Problem requirements: For the word "Request", find each line in the entries where it occurs and copy that line.

Records contained in a dataset:
<file path="src/kpms_pkg.sv">
// ----------------------------------------------------------------------------
// kpms_pkg
// Shared types, constants and helpers for the multi-stream KISS generator.
// ----------------------------------------------------------------------------
package kpms_pkg;

  localparam int STREAMS_DEF = 32;
  localparam int DATA_W      = 32;
  localparam int INDEX_W     = 8;
  localparam int OP_W        = 2;
  localparam int WORD_W      = 4 * DATA_W;

  localparam logic [OP_W-1:0] OP_DRAW     = 2'd0;
  localparam logic [OP_W-1:0] OP_SEED_ONE = 2'd1;
  localparam logic [OP_W-1:0] OP_SEED_ALL = 2'd2;

  localparam logic [DATA_W-1:0] LCG_INIT   = 32'd123456789;
  localparam logic [DATA_W-1:0] XOR_INIT   = 32'd362436000;
  localparam logic [DATA_W-1:0] MWC_INIT   = 32'd521288629;
  localparam logic [DATA_W-1:0] CARRY_INIT = 32'd7654321;
  localparam logic [DATA_W-1:0] LCG_MUL    = 32'd69069;
  localparam logic [DATA_W-1:0] LCG_ADD    = 32'd12345;
  localparam logic [DATA_W-1:0] MWC_MUL    = 32'd698769069;
  localparam int XS_SHL_A = 13;
  localparam int XS_SHR   = 17;
  localparam int XS_SHL_B = 5;

  typedef enum logic [1:0] {
    K_DRAW,
    K_SEED_ONE,
    K_SEED_ALL,
    K_NOP
  } kind_e;

  typedef struct packed {
    kind_e               kind;
    logic [INDEX_W-1:0]  idx;
    logic [DATA_W-1:0]   seed;
    logic                status;
  } cmd_t;

  typedef struct packed {
    logic [DATA_W-1:0] lcg;
    logic [DATA_W-1:0] xs;
    logic [DATA_W-1:0] mwc;
    logic [DATA_W-1:0] carry;
  } stream_t;

  typedef enum logic [1:0] {
    ST_IDLE,
    ST_FETCH,
    ST_DONE
  } back_st_e;

  function automatic stream_t seed_words(input logic [DATA_W-1:0] seed);
    stream_t w;
    if (seed == '0) begin
      w.lcg   = LCG_INIT;
      w.xs    = XOR_INIT;
      w.mwc   = MWC_INIT;
      w.carry = CARRY_INIT;
    end else begin
      w.lcg   = seed;
      w.xs    = seed;
      w.mwc   = seed;
      w.carry = seed;
    end
    return w;
  endfunction

endpackage

</file>
<file path="src/kpms_if.sv">
// ----------------------------------------------------------------------------
// kpms_if
// Request and response channels with valid/ready handshake.
// ----------------------------------------------------------------------------
interface kpms_req_if import kpms_pkg::*; ();
  logic                valid;
  logic                ready;
  logic [OP_W-1:0]     opcode;
  logic [INDEX_W-1:0]  stream_index;
  logic [DATA_W-1:0]   seed_value;

  modport source (output valid, output opcode, output stream_index, output seed_value,
                  input ready);
  modport sink   (input valid, input opcode, input stream_index, input seed_value,
                  output ready);
endinterface


</file>
<file path="src/kpms_front.sv">
// ----------------------------------------------------------------------------
// kpms_front
// Request intake: decode opcode, range-check the stream index, build command.
// ----------------------------------------------------------------------------
module kpms_front import kpms_pkg::*; #(
  parameter int STREAMS = STREAMS_DEF
) (
  kpms_req_if.sink req_i,
  input  logic     full_i,
  output logic     push_o,
  output cmd_t     cmd_o
);

  localparam logic [INDEX_W:0] STREAMS_L = (INDEX_W+1)'(STREAMS);

  logic in_range;

  assign in_range    = {1'b0, req_i.stream_index} < STREAMS_L;
  assign req_i.ready = !full_i;
  assign push_o      = req_i.valid && !full_i;

  always_comb begin
    cmd_o.seed   = req_i.seed_value;
    cmd_o.idx    = req_i.stream_index;
    cmd_o.status = 1'b0;
    cmd_o.kind   = K_NOP;
    case (req_i.opcode)
      OP_DRAW: begin
        cmd_o.kind = K_DRAW;
        if (!in_range) begin
          cmd_o.idx = '0;
        end
      end
      OP_SEED_ONE: begin
        if (in_range) begin
          cmd_o.kind = K_SEED_ONE;
        end else begin
          cmd_o.status = 1'b1;
        end
      end
      OP_SEED_ALL: cmd_o.kind = K_SEED_ALL;
      default:     cmd_o.kind = K_NOP;
    endcase
  end

endmodule

</file>
<file path="src/flat_wrapper.sv">
// flat-port wrapper written by rule: the top's interface ports become plain ports
module kpms_front_flat import kpms_pkg::*;
#(
  parameter int STREAMS = STREAMS_DEF
)
  (full_i, push_o, cmd_o, req_i_valid, req_i_opcode, req_i_stream_index, req_i_seed_value, req_i_ready);
  kpms_req_if req_i_i ();
  input  logic full_i;
  output logic push_o;
  output cmd_t cmd_o;
  input wire logic [$bits(req_i_i.valid)-1:0] req_i_valid;
  input wire logic [$bits(req_i_i.opcode)-1:0] req_i_opcode;
  input wire logic [$bits(req_i_i.stream_index)-1:0] req_i_stream_index;
  input wire logic [$bits(req_i_i.seed_value)-1:0] req_i_seed_value;
  output wire logic [$bits(req_i_i.ready)-1:0] req_i_ready;
  assign req_i_i.valid = req_i_valid;
  assign req_i_i.opcode = req_i_opcode;
  assign req_i_i.stream_index = req_i_stream_index;
  assign req_i_i.seed_value = req_i_seed_value;
  assign req_i_ready = req_i_i.ready;
  kpms_front #(.STREAMS(STREAMS)) u_core (.req_i(req_i_i), .full_i(full_i), .push_o(push_o), .cmd_o(cmd_o));
endmodule
</file>
===== src/kpms_pkg.sv =====
// ----------------------------------------------------------------------------
// kpms_pkg
// Shared types, constants and helpers for the multi-stream KISS generator.
// ----------------------------------------------------------------------------
package kpms_pkg;

  localparam int STREAMS_DEF = 32;
  localparam int DATA_W      = 32;
  localparam int INDEX_W     = 8;
  localparam int OP_W        = 2;
  localparam int WORD_W      = 4 * DATA_W;

  localparam logic [OP_W-1:0] OP_DRAW     = 2'd0;
  localparam logic [OP_W-1:0] OP_SEED_ONE = 2'd1;
  localparam logic [OP_W-1:0] OP_SEED_ALL = 2'd2;

  localparam logic [DATA_W-1:0] LCG_INIT   = 32'd123456789;
  localparam logic [DATA_W-1:0] XOR_INIT   = 32'd362436000;
  localparam logic [DATA_W-1:0] MWC_INIT   = 32'd521288629;
  localparam logic [DATA_W-1:0] CARRY_INIT = 32'd7654321;
  localparam logic [DATA_W-1:0] LCG_MUL    = 32'd69069;
  localparam logic [DATA_W-1:0] LCG_ADD    = 32'd12345;
  localparam logic [DATA_W-1:0] MWC_MUL    = 32'd698769069;
  localparam int XS_SHL_A = 13;
  localparam int XS_SHR   = 17;
  localparam int XS_SHL_B = 5;

  typedef enum logic [1:0] {
    K_DRAW,
    K_SEED_ONE,
    K_SEED_ALL,
    K_NOP
  } kind_e;

  typedef struct packed {
    kind_e               kind;
    logic [INDEX_W-1:0]  idx;
    logic [DATA_W-1:0]   seed;
    logic                status;
  } cmd_t;

  typedef struct packed {
    logic [DATA_W-1:0] lcg;
    logic [DATA_W-1:0] xs;
    logic [DATA_W-1:0] mwc;
    logic [DATA_W-1:0] carry;
  } stream_t;

  typedef enum logic [1:0] {
    ST_IDLE,
    ST_FETCH,
    ST_DONE
  } back_st_e;

  function automatic stream_t seed_words(input logic [DATA_W-1:0] seed);
    stream_t w;
    if (seed == '0) begin
      w.lcg   = LCG_INIT;
      w.xs    = XOR_INIT;
      w.mwc   = MWC_INIT;
      w.carry = CARRY_INIT;
    end else begin
      w.lcg   = seed;
      w.xs    = seed;
      w.mwc   = seed;
      w.carry = seed;
    end
    return w;
  endfunction

endpackage


===== src/kpms_queue.sv =====
// ----------------------------------------------------------------------------
// kpms_queue
// Two-entry command queue between intake and execution.
// ----------------------------------------------------------------------------
module kpms_queue import kpms_pkg::*; (
  input  logic clk_i,
  input  logic rst_ni,
  input  logic push_i,
  input  cmd_t cmd_i,
  output logic full_o,
  output logic valid_o,
  output cmd_t cmd_o,
  input  logic pop_i
);

  cmd_t       entry_q [2];
  logic       wptr_q, wptr_d;
  logic       rptr_q, rptr_d;
  logic [1:0] count_q, count_d;

  assign full_o  = count_q == 2'd2;
  assign valid_o = count_q != 2'd0;
  assign cmd_o   = entry_q[rptr_q];

  always_comb begin
    wptr_d  = wptr_q;
    rptr_d  = rptr_q;
    count_d = count_q;
    if (push_i) begin
      wptr_d  = !wptr_q;
      count_d = count_d + 2'd1;
    end
    if (pop_i) begin
      rptr_d  = !rptr_q;
      count_d = count_d - 2'd1;
    end
  end

  always_ff @(posedge clk_i or negedge rst_ni) begin
    if (!rst_ni) begin
      wptr_q  <= 1'b0;
      rptr_q  <= 1'b0;
      count_q <= 2'd0;
    end else begin
      wptr_q  <= wptr_d;
      rptr_q  <= rptr_d;
      count_q <= count_d;
    end
  end

  always_ff @(posedge clk_i) begin
    if (push_i) begin
      entry_q[wptr_q] <= cmd_i;
    end
  end

endmodule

Answer:
// Request and response channels with valid/ready handshake.
// Request intake: decode opcode, range-check the stream index, build command.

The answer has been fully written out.